No era fácil la visita del Valencia en la vuelta de semifinales para el Barça. Después de unas semanas turbias con el tema del arbitraje de fondo, las misteriosas lesiones y recuperaciones de muchos jugadores, la trayectoria liguera y la pérdida de la excelencia en muchos partidos, los chés llegaban al Camp Nou concienciados en poder dar la sorpresa y eliminar al Barça del torneo copero. El 1-1 de la vuelta dejaba a priori un camino más fácil para los azulgrana de cara a optar por la Copa, sin embargo Unai Emery parece haber aprendido una lección de cada enfrentamiento contra el Barça, sólo hay que ver los últimos enfrentamientos y el desarrollo de los mismos para ver de que manera sale el Valencia ante el FC Barcelona. Lo primero que habría que reconocerle a Emery es su intento de quitarle el balón al Barça para disponer la posesión del balón con Banega como eje central del equipo flanqueado por Albelda, pero ese cometido fue un imposible.
El Barça salió como suele hacerlo en partidos trascendentes y se supo dominador del balón y del tempo del partido desde el mismo pitido inicial, a excepción de alguna llegada valencianista en los primeros minutos, Cesc, Xavi y Thiago dominaron los compases del juego a sus anchas. Especial mención merece el hispano-brasileño, Thiago realizó uno de los mejores partidos desde que es jugador del primer equipo y desde la posición de mediocentro supo bascular al equipo en las transiciones defensa-ataque para buscar a Xavi y que este moviese la jugada atacante. Los azulgranas se reencontraron con su fútbol a medida que pasaron los minutos, pases cortos en el centro del campo llenos de velocidad y cambios de posición que permitieron ver acciones de Piqué actuando de extremo o de Puyol de delantero centro. Ahí radica el éxito de Guardiola, el ver a jugadores muy específicos en su demarcación siendo capaces de adaptarse si la jugada lo requiere en otras posiciones. Todo esto no sería posible si la sala de máquinas no estuviera tan engrasada en partidos como el de ayer donde lo ganaron los centrocampistas culés, no sólo por ser los autores de los goles sino por hacer fluir el juego de esa forma. El Barcelona que no se siente cómodo si no roza la excelencia en su juego había pasado un mes de enero combulso pese a eliminar al Real Madrid en los cuartos de la Copa, el bajón anímico y físico fue notable tras la conquista del Mundial de Clubes y las vacaciones de Navidad. Ahora el panorama se aclara un poco para Guardiola con una final ya en el zurrón, los problemas están en la Liga, donde los 7 puntos de desventaja frente al Real Madrid pesan como una losa y es que desde que el de Santpedor se hizo con las riendas del equipo nunca había estado tan lejos del líder de la competición, habrá que ver como responde el equipo a la presión de no poder fallar más si quiere mantenerse con opciones en el torneo de la regularidad.

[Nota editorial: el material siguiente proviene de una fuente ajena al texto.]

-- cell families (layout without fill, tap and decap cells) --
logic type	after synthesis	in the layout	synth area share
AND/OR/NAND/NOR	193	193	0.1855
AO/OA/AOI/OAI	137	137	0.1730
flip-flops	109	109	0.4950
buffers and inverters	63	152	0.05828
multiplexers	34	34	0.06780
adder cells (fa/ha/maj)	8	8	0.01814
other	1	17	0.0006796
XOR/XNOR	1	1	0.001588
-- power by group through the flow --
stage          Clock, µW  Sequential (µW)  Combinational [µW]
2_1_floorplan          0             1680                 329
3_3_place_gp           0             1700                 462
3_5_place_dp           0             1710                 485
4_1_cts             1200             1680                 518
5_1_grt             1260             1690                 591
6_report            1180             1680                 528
**src/hw/opdec_pkg.sv**
```systemverilog
// Constants and types shared by the 16-bit minicomputer operation decoder.
// Assumes words are written as six octal digits, the first being bit 15 alone.
package opdec_pkg;
  localparam int W = 16;

  // Field positions
  localparam int OP4_HI   = 15;
  localparam int OP4_LO   = 12;
  localparam int GRP_HI   = 11;
  localparam int GRP_LO   = 9;
  localparam int LOP_HI   = 8;
  localparam int LOP_LO   = 3;
  localparam int MODE_HI  = 2;
  localparam int MODE_LO  = 0;
  localparam int SMODE_HI = 11;
  localparam int SMODE_LO = 9;
  localparam int F9_HI    = 8;
  localparam int F9_LO    = 0;
  localparam int SBASE_HI = 8;
  localparam int SBASE_LO = 5;
  localparam int SCNT_HI  = 4;
  localparam int SCNT_LO  = 0;
  localparam int RS_HI    = 8;
  localparam int RS_LO    = 6;
  localparam int RO_HI    = 5;
  localparam int RO_LO    = 3;
  localparam int RD_HI    = 2;
  localparam int RD_LO    = 0;
  localparam int RCOND    = 2;
  localparam int IOR_HI   = 8;
  localparam int IOR_LO   = 6;
  localparam int DEV_HI   = 5;
  localparam int DEV_LO   = 0;

  // Leading two-digit codes (bits 15..12)
  localparam logic [3:0] OP_LONG  = 4'h0;
  localparam logic [3:0] OP_IO    = 4'h8;
  localparam logic [3:0] OP_LDA_S = 4'h9;
  localparam logic [3:0] OP_XOR_S = 4'hc;
  localparam logic [3:0] OP_AND_S = 4'hd;
  localparam logic [3:0] OP_OR_S  = 4'he;
  localparam logic [3:0] OP_JMP_S = 4'hf;

  // Groups under leading 00
  localparam logic [2:0] G_LONG  = 3'h0;
  localparam logic [2:0] G_SHIFT = 3'h1;
  localparam logic [2:0] G_COPY  = 3'h2;
  localparam logic [2:0] G_DXS   = 3'h3;
  localparam logic [2:0] G_SKT   = 3'h4;
  localparam logic [2:0] G_SKF   = 3'h5;
  localparam logic [2:0] G_IXS   = 3'h6;

  // Long-form operation codes (octal 10, 20, 21, 22, 40, 41)
  localparam logic [5:0] L_DRS  = 6'h08;
  localparam logic [5:0] L_CAS  = 6'h10;
  localparam logic [5:0] L_CBS  = 6'h11;
  localparam logic [5:0] L_CXS  = 6'h12;
  localparam logic [5:0] L_LEA  = 6'h20;
  localparam logic [5:0] L_TRAP = 6'h21;

  // I/O groups
  localparam logic [2:0] IO_EXC   = 3'h0;
  localparam logic [2:0] IO_SENSE = 3'h1;
  localparam logic [2:0] IO_OUT   = 3'h2;
  localparam logic [2:0] IO_CIN   = 3'h3;
  localparam logic [2:0] IO_INTR  = 3'h4;
  localparam logic [2:0] IO_ORIN  = 3'h5;
  localparam logic [1:0] INTR_ARM_BIT = 2'h1;

  // Register selectors used by copy, I/O and compare
  localparam logic [2:0] R_NONE = 3'h0;
  localparam logic [2:0] R_A    = 3'h1;
  localparam logic [2:0] R_B    = 3'h2;
  localparam logic [2:0] R_X    = 3'h3;
  localparam logic [2:0] R_MEM  = 3'h4;

  // Skip condition mask bits
  localparam int C_SW_LO  = 0;
  localparam int C_SW_HI  = 3;
  localparam int C_OVF    = 4;
  localparam int C_APOS   = 5;
  localparam int C_AZERO  = 6;
  localparam int C_BZERO  = 7;
  localparam int C_XZERO  = 8;

  typedef enum logic [3:0] {
    CLS_NONE, CLS_LONG_MEM, CLS_SHORT_MEM, CLS_SHIFT, CLS_COPY,
    CLS_SKIP, CLS_INDEX, CLS_IO, CLS_INTR, CLS_TRAP
  } class_t;

  typedef enum logic [3:0] {
    MOP_NONE, MOP_LOAD_A, MOP_XOR_A, MOP_AND_A, MOP_OR_A, MOP_JUMP,
    MOP_DEC_SKIP, MOP_CMP_SKIP, MOP_LEA, MOP_OTHER
  } mem_op_t;

  typedef enum logic [2:0] {
    SH_ARITH_L, SH_ARITH_R, SH_LOGIC_L, SH_LOGIC_R, SH_ROTATE_L, SH_SET_OVF
  } shift_kind_t;

  typedef enum logic [1:0] {
    SR_A, SR_B, SR_PAIR
  } shift_reg_t;

  typedef enum logic [2:0] {
    CP_INC, CP_DEC, CP_PLAIN, CP_NEG, CP_COMPL, CP_A_TO_B, CP_A_TO_X, CP_X_TO_B
  } copy_op_t;
endpackage

```
**src/hw/skip_condition_eval.sv**
```systemverilog
// Evaluates a nine-bit skip condition mask against machine state.
// Assumes all inputs are already in the core clock domain.
`timescale 1ns/1ns
module skip_condition_eval
  import opdec_pkg::*;
(
  input  wire logic [8:0]   mask_in,
  input  wire logic [3:0]   sense_sw_in,
  input  wire logic         ovf_in,
  input  wire logic [W-1:0] a_in,
  input  wire logic [W-1:0] b_in,
  input  wire logic [W-1:0] x_in,
  output logic              cond_true_out
);
  logic a_zero;
  logic a_neg;
  logic [1:0] a_sel;
  logic a_term;

  assign a_zero = (a_in == '0);
  assign a_neg  = a_in[W-1];
  assign a_sel  = {mask_in[C_AZERO], mask_in[C_APOS]};

  // Both A bits together mean negative, not positive-or-zero
  always_comb
  begin
    case (a_sel)
      2'h1:    a_term = !a_zero && !a_neg;
      2'h2:    a_term = a_zero;
      2'h3:    a_term = a_neg;
      default: a_term = 1'b0;
    endcase
  end

  assign cond_true_out = |(mask_in[C_SW_HI:C_SW_LO] & sense_sw_in)
                       | (mask_in[C_OVF] & ovf_in)
                       | a_term
                       | (mask_in[C_BZERO] & (b_in == '0))
                       | (mask_in[C_XZERO] & (x_in == '0));
endmodule

```
**src/hw/reg_copy_unit.sv**
```systemverilog
// Register-copy datapath: selects source, applies the op, names destinations.
// Assumes register values are stable during the decode cycle.
`timescale 1ns/1ns
module reg_copy_unit
  import opdec_pkg::*;
(
  input  wire logic [2:0]   src_in,
  input  wire logic [2:0]   op_in,
  input  wire logic [1:0]   dst_in,
  input  wire logic [W-1:0] a_in,
  input  wire logic [W-1:0] b_in,
  input  wire logic [W-1:0] x_in,
  output logic [W-1:0]      result_out,
  output logic [2:0]        dst_out,
  output logic              side_en_out,
  output logic [2:0]        side_dst_out,
  output logic [W-1:0]      side_val_out
);
  logic [W-1:0] src;

  always_comb
  begin
    case (src_in)
      R_A:     src = a_in;
      R_B:     src = b_in;
      R_X:     src = x_in;
      default: src = '0;
    endcase
  end

  always_comb
  begin
    result_out   = src;
    side_en_out  = 1'b0;
    side_dst_out = R_NONE;
    side_val_out = '0;
    case (copy_op_t'(op_in))
      CP_INC:    result_out = src + 16'h0001;
      CP_DEC:    result_out = src - 16'h0001;
      CP_NEG:    result_out = '0 - src;
      CP_COMPL:  result_out = ~src;
      CP_A_TO_B:
      begin
        side_en_out  = 1'b1;
        side_dst_out = R_B;
        side_val_out = a_in;
      end
      CP_A_TO_X:
      begin
        side_en_out  = 1'b1;
        side_dst_out = R_X;
        side_val_out = a_in;
      end
      CP_X_TO_B:
      begin
        side_en_out  = 1'b1;
        side_dst_out = R_B;
        side_val_out = x_in;
      end
      default:   result_out = src;
    endcase
  end

  assign dst_out = {1'b0, dst_in};
endmodule

```
**src/hw/opcode_decoder.sv**
```systemverilog
// Operation decoder for the 16-bit minicomputer: classifies a fetched word
// and drives registered execution controls for one cycle per accepted word.
// Assumes instr_in, operand_in and register values come from core-clock logic;
// only the sense switches arrive from pins.
//
// What this block does
// - Leading 01-07 and 11-17 is short memory reference; 17 jumps, 11 loads A.
// - Short 14, 15, 16 XOR, AND, OR memory into A.
// - Long 10 decrements memory, writes back, skips when result is zero.
// - Long 20, 21, 22 compare memory with A, B or X and skip.
// - Load effective address into X is long 40; 41 through 77 trap.
// - Group 001 bases 000-500 are arithmetic shifts of A, B, pair.
// - Bases 040-540 are logical shifts; 600, 640, 700 rotate left.
// - Group 003 decrements X, group 006 increments X, skipping on zero.
// - Group 004 skips on true, 005 on false; 005 mask 0 always skips.
// - Mask bits: switches 1-4, overflow, A positive/zero/negative, B zero, X zero.
// - Register copy 002 s op d with eight operations on source and destination.
// - Conditional copy variants write only while overflow is set.
// - I/O group 0 is external control: r 0 immediate, 1-3 registers, else memory.
// - Group 3 clears then inputs; group 5 ORs input into A, B, X.
// - I/O group 1 senses device status into A, B, X or memory.
// - Group 1 with r 0 senses masked status and skips when zero.
// - 10 4 000/001 disarm, 002/003 arm; even clears overflow, odd sets.
// - Code 10 4 003 arms interrupts and sets overflow together.
// - Short 16 ORs the addressed memory word into A.
`timescale 1ns/1ns
module opcode_decoder
  import opdec_pkg::*;
(
  input  wire logic          core_clk_in,
  input  wire logic          rst_in,
  input  wire logic          instr_valid_in,
  input  wire logic [W-1:0]  instr_in,
  input  wire logic [W-1:0]  operand_in,
  input  wire logic [W-1:0]  dev_status_in,
  input  wire logic [W-1:0]  a_in,
  input  wire logic [W-1:0]  b_in,
  input  wire logic [W-1:0]  x_in,
  input  wire logic          ovf_in,
  input  wire logic [3:0]    sense_sw_in,
  output logic               done_out,
  output class_t             class_out,
  output mem_op_t            mem_op_out,
  output logic [2:0]         mode_out,
  output logic [8:0]         addr_out,
  output logic [2:0]         cmp_reg_out,
  output logic [W-1:0]       result_out,
  output logic               mem_write_out,
  output logic               skip_out,
  output shift_kind_t        shift_kind_out,
  output shift_reg_t         shift_reg_out,
  output logic [4:0]         shift_count_out,
  output logic               reg_write_out,
  output logic [2:0]         reg_dst_out,
  output logic               side_write_out,
  output logic [2:0]         side_dst_out,
  output logic [W-1:0]       side_val_out,
  output logic [2:0]         io_group_out,
  output logic [2:0]         io_reg_out,
  output logic [5:0]         io_dev_out,
  output logic               io_clear_first_out,
  output logic               io_or_in_out,
  output logic               intr_armed_out,
  output logic               ovf_set_out,
  output logic               ovf_clear_out
);
  // Switch pins are asynchronous; first stage feeds only the second
  logic [3:0] sw_meta;
  logic [3:0] sw_sync;

  always_ff @(posedge core_clk_in or posedge rst_in)
  begin
    if (rst_in)
    begin
      sw_meta <= '0;
      sw_sync <= '0;
    end
    else
    begin
      sw_meta <= sense_sw_in;
      sw_sync <= sw_meta;
    end
  end

  // Field extraction
  logic [3:0] op4;
  logic [2:0] grp;
  logic [5:0] lop;
  logic [8:0] f9;
  logic [2:0] io_r;

  assign op4  = instr_in[OP4_HI:OP4_LO];
  assign grp  = instr_in[GRP_HI:GRP_LO];
  assign lop  = instr_in[LOP_HI:LOP_LO];
  assign f9   = instr_in[F9_HI:F9_LO];
  assign io_r = instr_in[IOR_HI:IOR_LO];

  logic cond_true;

  skip_condition_eval u_cond (
    .mask_in       (f9),
    .sense_sw_in   (sw_sync),
    .ovf_in        (ovf_in),
    .a_in          (a_in),
    .b_in          (b_in),
    .x_in          (x_in),
    .cond_true_out (cond_true)
  );

  logic [W-1:0] cp_result;
  logic [2:0]   cp_dst;
  logic         cp_side_en;
  logic [2:0]   cp_side_dst;
  logic [W-1:0] cp_side_val;

  reg_copy_unit u_copy (
    .src_in       (instr_in[RS_HI:RS_LO]),
    .op_in        (instr_in[RO_HI:RO_LO]),
    .dst_in       (instr_in[RD_HI-1:RD_LO]),
    .a_in         (a_in),
    .b_in         (b_in),
    .x_in         (x_in),
    .result_out   (cp_result),
    .dst_out      (cp_dst),
    .side_en_out  (cp_side_en),
    .side_dst_out (cp_side_dst),
    .side_val_out (cp_side_val)
  );

  logic         next_done;
  class_t       next_cls;
  mem_op_t      next_mop;
  logic [2:0]   next_mode;
  logic [8:0]   next_addr;
  logic [2:0]   next_cmp_reg;
  logic [W-1:0] next_result;
  logic         next_mem_write;
  logic         next_skip;
  shift_kind_t  next_sh_kind;
  shift_reg_t   next_sh_reg;
  logic [4:0]   next_sh_cnt;
  logic         next_reg_write;
  logic [2:0]   next_reg_dst;
  logic         next_side_write;
  logic [2:0]   next_side_dst;
  logic [W-1:0] next_side_val;
  logic [2:0]   next_io_group;
  logic [2:0]   next_io_reg;
  logic [5:0]   next_io_dev;
  logic         next_io_clear;
  logic         next_io_or;
  logic         next_armed;
  logic         next_ovf_set;
  logic         next_ovf_clear;

  always_comb
  begin
    next_done       = instr_valid_in;
    next_cls        = CLS_NONE;
    next_mop        = MOP_NONE;
    next_mode       = '0;
    next_addr       = '0;
    next_cmp_reg    = R_NONE;
    next_result     = '0;
    next_mem_write  = 1'b0;
    next_skip       = 1'b0;
    next_sh_kind    = SH_ARITH_L;
    next_sh_reg     = SR_A;
    next_sh_cnt     = '0;
    next_reg_write  = 1'b0;
    next_reg_dst    = R_NONE;
    next_side_write = 1'b0;
    next_side_dst   = R_NONE;
    next_side_val   = '0;
    next_io_group   = '0;
    next_io_reg     = R_NONE;
    next_io_dev     = '0;
    next_io_clear   = 1'b0;
    next_io_or      = 1'b0;
    next_armed      = intr_armed_out;
    next_ovf_set    = 1'b0;
    next_ovf_clear  = 1'b0;
    if (instr_valid_in)
    begin
      if (op4 == OP_IO)
      begin
        next_cls      = CLS_IO;
        next_io_group = grp;
        next_io_dev   = instr_in[DEV_HI:DEV_LO];
        // Register sources 1-3 map directly; 0 immediate; the rest memory
        next_io_reg   = (io_r > R_X) ? R_MEM : io_r;
        case (grp)
          IO_CIN:   next_io_clear = 1'b1;
          IO_ORIN:  next_io_or    = 1'b1;
          IO_SENSE:
            if (io_r == R_NONE)
              next_skip = ((dev_status_in & operand_in) == '0);
          IO_INTR:
          begin
            next_cls       = CLS_INTR;
            next_io_reg    = R_NONE;
            next_armed     = instr_in[INTR_ARM_BIT];
            next_ovf_set   = instr_in[0];
            next_ovf_clear = !instr_in[0];
          end
          default:  next_io_clear = 1'b0;
        endcase
      end
      else if (op4 != OP_LONG)
      begin
        next_cls  = CLS_SHORT_MEM;
        next_mode = instr_in[SMODE_HI:SMODE_LO];
        next_addr = f9;
        case (op4)
          OP_JMP_S: next_mop = MOP_JUMP;
          OP_LDA_S: next_mop = MOP_LOAD_A;
          OP_XOR_S: next_mop = MOP_XOR_A;
          OP_AND_S: next_mop = MOP_AND_A;
          OP_OR_S:  next_mop = MOP_OR_A;
          default:  next_mop = MOP_OTHER;
        endcase
        if (next_mop inside {MOP_LOAD_A, MOP_XOR_A, MOP_AND_A, MOP_OR_A})
        begin
          next_reg_write = 1'b1;
          next_reg_dst   = R_A;
          case (next_mop)
            MOP_XOR_A: next_result = a_in ^ operand_in;
            MOP_AND_A: next_result = a_in & operand_in;
            MOP_OR_A:  next_result = a_in | operand_in;
            default:   next_result = operand_in;
          endcase
        end
      end
      else
      begin
        case (grp)
          G_LONG:
          begin
            next_cls  = CLS_LONG_MEM;
            next_mode = instr_in[MODE_HI:MODE_LO];
            next_mop  = MOP_OTHER;
            if (lop == L_DRS)
            begin
              next_mop       = MOP_DEC_SKIP;
              next_result    = operand_in - 16'h0001;
              next_mem_write = 1'b1;
              next_skip      = (operand_in == 16'h0001);
            end
            else if (lop >= L_CAS && lop <= L_CXS)
            begin
              next_mop     = MOP_CMP_SKIP;
              next_cmp_reg = (lop == L_CAS) ? R_A : (lop == L_CBS) ? R_B : R_X;
            end
            else if (lop == L_LEA)
            begin
              next_mop       = MOP_LEA;
              next_reg_write = 1'b1;
              next_reg_dst   = R_X;
              next_result    = operand_in;
            end
            else if (lop >= L_TRAP)
            begin
              next_cls = CLS_TRAP;
              next_mop = MOP_NONE;
            end
          end
          G_SHIFT:
          begin
            next_cls    = CLS_SHIFT;
            next_sh_cnt = instr_in[SCNT_HI:SCNT_LO];
            case (instr_in[SBASE_HI:SBASE_LO])
              4'h0, 4'h4, 4'h8:  next_sh_kind = SH_ARITH_L;
              4'h1, 4'h5, 4'h9:  next_sh_kind = SH_LOGIC_L;
              4'h2, 4'h6, 4'ha:  next_sh_kind = SH_ARITH_R;
              4'h3, 4'h7, 4'hb:  next_sh_kind = SH_LOGIC_R;
              4'hc, 4'hd, 4'he:  next_sh_kind = SH_ROTATE_L;
              default:           next_sh_kind = SH_SET_OVF;
            endcase
            case (instr_in[SBASE_HI:SBASE_LO])
              4'h4, 4'h5, 4'h6, 4'h7, 4'hd: next_sh_reg = SR_B;
              4'h8, 4'h9, 4'ha, 4'hb, 4'he: next_sh_reg = SR_PAIR;
              default:                      next_sh_reg = SR_A;
            endcase
            next_ovf_set = (next_sh_kind == SH_SET_OVF);
          end
          G_COPY:
          begin
            next_cls      = CLS_COPY;
            next_result   = cp_result;
            next_reg_dst  = cp_dst;
            next_side_dst = cp_side_dst;
            next_side_val = cp_side_val;
            // A conditional copy without overflow leaves destinations alone
            if (!instr_in[RCOND] || ovf_in)
            begin
              next_reg_write  = (cp_dst != R_NONE);
              next_side_write = cp_side_en;
            end
          end
          G_DXS:
          begin
            next_cls       = CLS_INDEX;
            next_reg_write = 1'b1;
            next_reg_dst   = R_X;
            next_result    = x_in - 16'h0001;
            next_skip      = (x_in == 16'h0001);
          end
          G_IXS:
          begin
            next_cls       = CLS_INDEX;
            next_reg_write = 1'b1;
            next_reg_dst   = R_X;
            next_result    = x_in + 16'h0001;
            next_skip      = (x_in == 16'hffff);
          end
          G_SKT:
          begin
            next_cls  = CLS_SKIP;
            next_skip = cond_true;
          end
          G_SKF:
          begin
            next_cls  = CLS_SKIP;
            next_skip = !cond_true;
          end
          default: next_cls = CLS_NONE;
        endcase
      end
    end
  end

  always_ff @(posedge core_clk_in or posedge rst_in)
  begin
    if (rst_in)
    begin
      done_out <= 1'b0;
      class_out <= CLS_NONE;
      mem_op_out <= MOP_NONE;
      mode_out <= '0;
      addr_out <= '0;
      cmp_reg_out <= R_NONE;
      result_out <= '0;
      mem_write_out <= 1'b0;
      skip_out <= 1'b0;
      shift_kind_out <= SH_ARITH_L;
      shift_reg_out <= SR_A;
      shift_count_out <= '0;
      reg_write_out <= 1'b0;
      reg_dst_out <= R_NONE;
      side_write_out <= 1'b0;
      side_dst_out <= R_NONE;
      side_val_out <= '0;
      io_group_out <= '0;
      io_reg_out <= R_NONE;
      io_dev_out <= '0;
      io_clear_first_out <= 1'b0;
      io_or_in_out <= 1'b0;
      intr_armed_out <= 1'b0;
      ovf_set_out <= 1'b0;
      ovf_clear_out <= 1'b0;
    end
    else
    begin
      done_out <= next_done;
      class_out <= next_cls;
      mem_op_out <= next_mop;
      mode_out <= next_mode;
      addr_out <= next_addr;
      cmp_reg_out <= next_cmp_reg;
      result_out <= next_result;
      mem_write_out <= next_mem_write;
      skip_out <= next_skip;
      shift_kind_out <= next_sh_kind;
      shift_reg_out <= next_sh_reg;
      shift_count_out <= next_sh_cnt;
      reg_write_out <= next_reg_write;
      reg_dst_out <= next_reg_dst;
      side_write_out <= next_side_write;
      side_dst_out <= next_side_dst;
      side_val_out <= next_side_val;
      io_group_out <= next_io_group;
      io_reg_out <= next_io_reg;
      io_dev_out <= next_io_dev;
      io_clear_first_out <= next_io_clear;
      io_or_in_out <= next_io_or;
      intr_armed_out <= next_armed;
      ovf_set_out <= next_ovf_set;
      ovf_clear_out <= next_ovf_clear;
    end
  end
endmodule

```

El otro punto fuerte es la Champions League que aparece a la vuelta de la esquina, el torneo favorito del equipo en los últimos años, donde ha ido alternando presencias en semifinales y final en las últimas cuatro temporadas. El Bayer Leverkusen espera a los azulgranas deseoso de hacer saltar las casas de apuestas y dejar fuera al actual campeón. La ventaja para el Barça será la recuperación del lustre perdido durante el último mes en su juego y que parece haber vuelto a tenor de lo visto ante el Valencia. Y es que el Barça sólo sabe jugar de una forma, todo lo que no sea poner en práctica ese estilo o no poder llevarlo a cabo supone un aumento de posibilidades de triunfo para cualquiera de sus rivales.